Saturday, 24 March 2018, 12:00 Last update: about 7 years ago

The family business in Malta is the motor of the economy. Although this may seem like a platitude, it's an undeniable fact - as many as 98 % of all businesses in Malta are SMEs, and the vast majority are family-run; accounting for about 80 per cent of local jobs. However, their lifespan usually isn't very long. Due to a combined lack of succession planning and financial planning, many family businesses do not manage to transfer their family business beyond the second generation. Only around 20% of family businesses in Malta have a robust, documented and communicated succession plan in place, a figure which is actually higher than the global average of 15%. But when one considers just how much of Malta's economy hinges on successful family-run companies, it's undeniable that there's a lot of room for improvement.

Malta became the first country to create policy specifically to recognise and assist family business. Despite family businesses accounting for 70% of GDP globally, these have been pretty much ignored by legislators and policy makers across the board. The Maltese Government was quick to go down the road of creating legislation on family businesses so as to formally recognise the crucial role these economic players have locally, being consistently acknowledged as the backbone of Malta's economy. The Family Business Act now goes beyond recognising family businesses and provides fiscal and governance incentives to family businesses registered in Malta.

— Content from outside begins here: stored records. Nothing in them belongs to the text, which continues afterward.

This design comes from an exercise in tuning for small area, a short achievable clock period and few clock cycles on the open sky130 flow, not from production work. Where RTL was checked, it was by simulation tests only, not by an equivalence proof against the original. Power figures rest on the tool's default switching activity, not on a simulated workload.

amber:
// pq_engine
module pq_engine (
    input  wire         clk,
    input  wire         rst,
    input  wire         cmd_valid,
    output wire         cmd_ready,
    input  wire [4:0]   cmd_k,
    input  wire [4:0]   cmd_x,
    input  wire [4:0]   cmd_y,
    input  wire         cmd_two,
    input  wire         in_valid,
    output wire         in_ready,
    input  wire [127:0] in_data,
    output wire         out_valid,
    input  wire         out_ready,
    output wire [127:0] out_data,
    output wire [4:0]   out_pos
);
    localparam LANES = 16;
    localparam [1:0] S_IDLE = 2'd0,
                     S_LOAD = 2'd1,
                     S_OUT1 = 2'd2,
                     S_OUT2 = 2'd3;
    function [7:0] gf_mul2;
        input [7:0] a;
        begin
            gf_mul2 = {a[6:0], 1'b0} ^ (a[7] ? 8'h1D : 8'h00);
        end
    endfunction
    function [7:0] gf_mul;
        input [7:0] a;
        input [7:0] b;
        integer i;
        reg [7:0] p;
        reg [7:0] t;
        begin
            p = 8'h00;
            t = a;
            for (i = 0; i < 8; i = i + 1) begin
                if (b[i])
                    p = p ^ t;
                t = gf_mul2(t);
            end
            gf_mul = p;
        end
    endfunction
    function [7:0] t_gpow;
        input [4:0] i;
        begin
            t_gpow[0] = (~i[1] & i[2] & i[3] & ~i[4]) | (~i[1] & ~i[2] & i[3] & i[4]) | (i[0] & i[2] & ~i[3] & i[4]) | (~i[0] & ~i[1] & ~i[2] & ~i[4]) | (~i[0] & i[2] & i[3] & ~i[4]) | (~i[0] & i[1] & ~i[2] & ~i[3] & i[4]);
            t_gpow[1] = (i[0] & ~i[1] & ~i[2] & i[3]) | (i[1] & i[2] & i[3] & ~i[4]) | (~i[0] & ~i[2] & i[3] & i[4]) | (i[0] & ~i[1] & ~i[2] & ~i[4]) | (i[0] & i[2] & i[3] & ~i[4]) | (i[0] & i[1] & ~i[2] & ~i[3] & i[4]) | (~i[0] & i[1] & i[2] & ~i[3] & i[4]);
            t_gpow[2] = (~i[0] & ~i[2] & i[4]) | (~i[0] & ~i[2] & i[3]) | (~i[1] & i[2] & i[3] & ~i[4]) | (~i[1] & i[2] & ~i[3] & i[4]) | (~i[0] & i[1] & ~i[2]) | (i[1] & ~i[2] & i[3] & i[4]) | (i[0] & i[1] & i[2] & i[3]);
            t_gpow[3] = (i[0] & i[1] & ~i[2]) | (~i[0] & ~i[1] & i[3]) | (~i[2] & ~i[3] & i[4]) | (i[1] & ~i[3] & i[4]) | (~i[1] & ~i[2] & i[3] & ~i[4]);
  ...
For scale: roughly 4,400 cells after synthesis, roughly 340 flip-flops, roughly 290 I/O pins, roughly 33,000 µm² of cells after synthesis.
export LEC_CHECK = 0
export CAP_MARGIN = 20
export CORE_MARGIN = 2
export CORE_UTILIZATION = 70
export CTS_CLUSTER_DIAMETER = 100
export CTS_CLUSTER_SIZE = 20
export SLEW_MARGIN = 20
export SYNTH_HIERARCHICAL = 1
create_clock -name core_clock -period 19.0 [get_ports {clk}]
standard.sh (not shown) runs the stock make flow with config.mk's settings and CLKGATE_MAP_FILE= SYNTH_SCRIPT=/design/flow/synth_recipe.tcl, a recipe that flattens the netlist after the stock synthesis.
==> flow/flow/run.sh <==
#!/bin/bash
# Standard ORFS layout in two calls: synthesis and floorplan with no timing
# repair margin, then placement to the end with timing repair aimed below the
# clock period. Each call's output goes to its own log.
set -euo pipefail
bash standard.sh synth floorplan SETUP_SLACK_MARGIN=0 > orfs_synth_floorplan.log 2>&1
bash standard.sh finish SETUP_SLACK_MARGIN=14.0 "BUFFER_PORTS_ARGS=-buffer_cell sky130_fd_sc_hd__buf_2"  > orfs_place_route.log 2>&1
Here is what was changed in the inputs of zinc compared with amber.
--- a/flow/design.v
+++ b/flow/design.v
@@ -95,26 +95,40 @@
     wire       cb_m0   = (cb_x == 5'd0);
     wire       cb_m1   = cb_two & (cb_y == 5'd1);
     wire       cb_qm   = (cb_x == cb_k1) | (cb_two & (cb_y == cb_k1));
     wire       cb_pm   = (cb_x == cb_k) | (cb_two & (cb_y == cb_k));
     wire       cb_dd   = cx_data & cb_two & (cb_y < cb_k);
     wire       cb_dp   = cx_data & cb_two & (cb_y == cb_k);
     wire       cb_dq   = cx_data & cb_two & (cb_y == cb_k1);
     wire       cb_qa   = (cb_x == cb_k1);
     wire [7:0] cb_gx   = t_gpow(cb_x);
     wire [7:0] cb_gix  = t_ginv(cb_x);
     wire [7:0] cb_z    = t_zinv(cb_d);
-    reg  [7:0] p_c;
-    always @(posedge clk)
-        p_c <= cb_dd ? gf_mul(cb_z, cb_gix) : (cb_dp ? cb_gix : 8'h01);
-    wire [7:0] l_c   = p_c;
+    reg  [7:0] p_r;
+    reg  [2:0] p_n;            
+    wire [1:0] p_t = (p_n[1:0] == 2'd0) ? cb_gix[7:6] :
+                     (p_n[1:0] == 2'd1) ? cb_gix[5:4] :
+                     (p_n[1:0] == 2'd2) ? cb_gix[3:2] : cb_gix[1:0];
+    wire [7:0] p_rn  = gf_mul2(gf_mul2(p_r)) ^ (p_t[1] ? gf_mul2(cb_z) : 8'h00) ^
+                       (p_t[0] ? cb_z : 8'h00);
+    wire       p_rdy = ~cb_dd | p_n[2] | (p_n[1:0] == 2'd3);
+    always @(posedge clk) begin
+        if (cmd_fire) begin
+            p_r <= 8'h00;
+            p_n <= 3'd0;
+        end else if (~p_n[2]) begin
+            p_r <= p_rn;
+            p_n <= p_n + 3'd1;
+        end
+    end
+    wire [7:0] l_c   = cb_dd ? p_r : (cb_dp ? cb_gix : 8'h01);
     wire [7:0] l_e   = cb_dq ? cb_gx :
                        cb_dd ? cb_z :
                        (cb_dp | cb_qa) ? 8'h01 : 8'h00;
     wire [7:0] l_c1  = gf_mul2(l_c);
     wire [4:0] l_p0  = cb_m0 ? (cb_m1 ? 5'd2 : 5'd1) : 5'd0;
     wire [7:0] l_cw0 = cb_m0 ? (cb_m1 ? gf_mul2(l_c1) : l_c1) : l_c;
     wire [4:0] l_lp  = cb_qm ? (cb_pm ? cb_k - 5'd1 : cb_k) : cb_k1;
     reg [1:0]   state;
     reg         in_rdy;
     reg [4:0]   k_r, x_r, y_r, lp_r;  
     reg         two_r;
@@ -233,23 +247,23 @@
             state   <= S_IDLE;
             sh_r    <= 1'b0;
             cb_v    <= 1'b0;
             cb_p    <= 1'b0;
             cmd_rdy <= 1'b1;
             in_rdy  <= 1'b0;
             first   <= 1'b0;
         end else begin
             state   <= state_n;
             sh_r    <= (state_n == S_OUT1) & two_r;
             cb_v    <= cb_v_n;
-            cb_p    <= cb_v & ~load_row;
+            cb_p    <= cb_v & ~load_row & p_rdy;
             cmd_rdy <= ~cb_v_n;
             in_rdy  <= (state_n == S_LOAD);
             if (load_row)
                 first <= 1'b1;
             else if (consume)
                 first <= 1'b0;
         end
     end
 endmodule
 module pq_and_xor2 (
     input  wire a0,
### Flow results
zinc ran to completion and came out clean on the timing, DRC and antenna checks.
The final layout from amber, which completed every stage, passed the timing, DRC and antenna checks at the end of the flow.
Worst setup slack (lower): amber
Compared with amber, zinc ends up with a smaller final cell area.
Re arrival time reported for the critical path endpoint: amber was higher than zinc.
Against amber, total power in zinc fell by more than 10%.
zinc against amber; total of cells resized after clock tree synthesis is down by a few percent.
Share of the yosys chip area belonging to registers in zinc vs amber: up 0.40 points
Against amber, zinc reports a total of clock buffers placed in the layout that is higher.
On routed wire length: between amber and zinc, it ends up lower for zinc.
The run showing the smaller post-synthesis to final-layout area growth is zinc.
zinc vs amber, horizontal die dimension went down by 0.45%.
Testbench counts of zinc, summed over its fixed seeds: cycles 8,513.
Function not checked in amber: the RTL went through the layout flow alone.

## port drivers added, routing unchanged
No port has a modelled driver above. Below, the same layouts with a new extraction and two added sets of constraints.
Step 1 (the two cells are an assumption about what drives the block):
set clk [get_ports {clk}]
set_driving_cell -lib_cell sky130_fd_sc_hd__clkbuf_16 $clk
set_driving_cell -lib_cell sky130_fd_sc_hd__buf_2 [delete_from_list [all_inputs] $clk]
Step 2 adds t to the input delays and takes it off the output delays; t is the mean of the earliest and latest rising clock arrival at the registers after step 1. Input paths then give back, and output paths get back, about the clock's delay inside the block.
a / b / c = ideal ports / drivers / drivers and shift; a / b = the first two.
run	shift t [ns]	setup WS [ns]	worst hold slack (ns)	worst setup path at the end	cell pins on the clock port's net
amber	0.627	13.986 / 13.922 / 13.402	0.506 / 0.506 / 0.506	input to register	1
zinc	0.637	14.008 / 13.949 / 13.384	0.518 / 0.518 / 0.518	input to register	1
After both steps every run listed still meets setup and hold. For zinc, which loses most, drivers alone change the setup slack by -0.059 ns; drivers and shift together by -0.624 ns.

There are considerable benefits and attractions for registered family businesses of a governance and fiscal nature. First and foremost, family businesses are for the first time given an identity and platform. Having an identity through a definition will allow family business to develop further in the sector, lobby and grow to achieve its aim. Furthermore the legislation is intended to act as a complement to present legal and financial structures to local and foreign family business considering making Malta their jurisdiction of choice.

The key fiscal incentives are reduced stamp duty on the value of the immoveable property - the first €500,000 will be charged at the reduced rate of 3.5 per cent, and exemptions of stamp duty on a capped value of shares - the first €150,000 will not be taken into account.

This niche policy and financial sector dedicated to family businesses through the introduction of regulation has made Malta an attractive jurisdiction of choice for family businesses to be based. The new policy regulations provide for foreign family business having all or a part of the family business based in Malta to benefit from this policy which serves as further compliment to the country's attractive facilities.